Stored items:
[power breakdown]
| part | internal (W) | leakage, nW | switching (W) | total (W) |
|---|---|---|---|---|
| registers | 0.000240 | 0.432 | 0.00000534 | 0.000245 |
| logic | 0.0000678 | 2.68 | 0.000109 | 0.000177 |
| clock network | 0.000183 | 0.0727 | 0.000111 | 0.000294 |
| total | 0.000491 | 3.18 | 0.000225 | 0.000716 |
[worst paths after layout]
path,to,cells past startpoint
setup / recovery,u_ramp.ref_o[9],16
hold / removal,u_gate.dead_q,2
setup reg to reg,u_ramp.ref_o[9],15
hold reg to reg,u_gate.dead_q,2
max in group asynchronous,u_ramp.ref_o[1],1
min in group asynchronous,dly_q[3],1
===== src/rtl/sbram_addr_ctrl.sv =====
module sbram_addr_ctrl
  import sbram_pkg::*;
#(
  parameter int ADDR_W = 8,
  parameter int LANES  = 2,
  parameter int LANE_W = 9,
  parameter int BEAT_W = 2
) (
  input  logic                    clk,
  input  logic                    rst_n,
  input  logic                    sel_a_n,
  input  logic                    sel_b_n,
  input  logic                    sel_c,
  input  logic                    load_p_n,
  input  logic                    load_c_n,
  input  logic                    burst_next_n,
  input  logic                    wr_all_n,
  input  logic                    lane_gate_n,
  input  logic [LANES-1:0]        lane_sel_n,
  input  logic                    seq_interleave,
  input  logic [ADDR_W-1:0]       addr_in,
  input  logic [LANES*LANE_W-1:0] wdata,
  input  logic                    out_en_n,
  output logic [LANES*LANE_W-1:0] rdata,
  output logic [ADDR_W-1:0]       mem_addr
);
  localparam int DATA_W = LANES * LANE_W;

  cyc_kind_e         kind;
  logic [LANES-1:0]  lane_we;
  logic              rd_req;
  logic              active;
  logic [ADDR_W-1:0] acc_addr;
  logic [DATA_W-1:0] rd_q;
  logic              rd_vld;

  sbram_cycle_ctl #(.LANES(LANES)) u_ctl (
    .clk          (clk),
    .rst_n        (rst_n),
    .sel_a_n      (sel_a_n),
    .sel_b_n      (sel_b_n),
    .sel_c        (sel_c),
    .load_p_n     (load_p_n),
    .load_c_n     (load_c_n),
    .burst_next_n (burst_next_n),
    .wr_all_n     (wr_all_n),
    .lane_gate_n  (lane_gate_n),
    .lane_sel_n   (lane_sel_n),
    .active       (active),
    .kind         (kind),
    .lane_we      (lane_we),
    .rd_req       (rd_req)
  );

  sbram_burst_ctr #(.ADDR_W(ADDR_W), .BEAT_W(BEAT_W)) u_ctr (
    .clk        (clk),
    .rst_n      (rst_n),
    .kind       (kind),
    .load_addr  (addr_in),
    .interleave (seq_interleave),
    .acc_addr   (acc_addr),
    .addr_q     (mem_addr),
    .active     (active)
  );

  sbram_array #(.ADDR_W(ADDR_W), .LANES(LANES), .LANE_W(LANE_W)) u_mem (
    .clk     (clk),
    .rst_n   (rst_n),
    .wr_addr (acc_addr),
    .lane_we (lane_we),
    .wdata   (wdata),
    .rd_req  (rd_req),
    .rd_addr (mem_addr),
    .rd_data (rd_q),
    .rd_vld  (rd_vld)
  );

  assign rdata = (rd_vld && !out_en_n) ? rd_q : '0;

  AST_IDLE_NO_WRITE: assert property (@(posedge clk) disable iff (!rst_n)
    (!active && load_p_n && load_c_n) |-> (lane_we == '0));
  AST_ALL_LANES: assert property (@(posedge clk) disable iff (!rst_n)
    (!wr_all_n && !load_c_n && load_p_n && !sel_a_n && !sel_b_n && sel_c)
      |-> (&lane_we));
endmodule


===== config.mk =====
export PLATFORM = sky130hd
export DESIGN_NAME = sbram_addr_ctrl
export DESIGN_NICKNAME = d
export VERILOG_FILES = /design/src/rtl/sbram_pkg.sv /design/src/rtl/sbram_cycle_ctl.sv /design/src/rtl/sbram_burst_ctr.sv /design/src/rtl/sbram_array.sv /design/src/rtl/sbram_addr_ctrl.sv
export SDC_FILE = /design/constraint.sdc
export NUM_CORES = 2
export LEC_CHECK = 0
export BUFFER_PORTS_ARGS = -buffer_cell sky130_fd_sc_hd__buf_2
export CAP_MARGIN = 10
export CORE_MARGIN = 2
export CORE_UTILIZATION = 46
export CTS_CLUSTER_SIZE = 30
export DETAILED_ROUTE_END_ITERATION = 16
export PLACE_DENSITY = 0.61
export RECOVER_POWER = 50
export SLEW_MARGIN = 20
export SYNTH_ARGS = -nofsm -noshare
export SYNTH_HDL_FRONTEND = slang
export SYNTH_MEMORY_MAX_BITS = 65536
export SYNTH_SLANG_ARGS = --single-unit

===== constraint.sdc =====
create_clock -name clk -period 4.55 [get_ports clk]
set_clock_uncertainty 0.2 [all_clocks]
set_input_delay 0 -clock clk [delete_from_list [all_inputs] [get_ports clk]]
set_output_delay 0 -clock clk [all_outputs]
set_load 0.02 [all_outputs]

» **Activity**
Only the lines with the string "hold" are wanted; pick them out of the records above and copy them.

» **Solution to this task**
hold / removal,u_gate.dead_q,2
hold reg to reg,u_gate.dead_q,2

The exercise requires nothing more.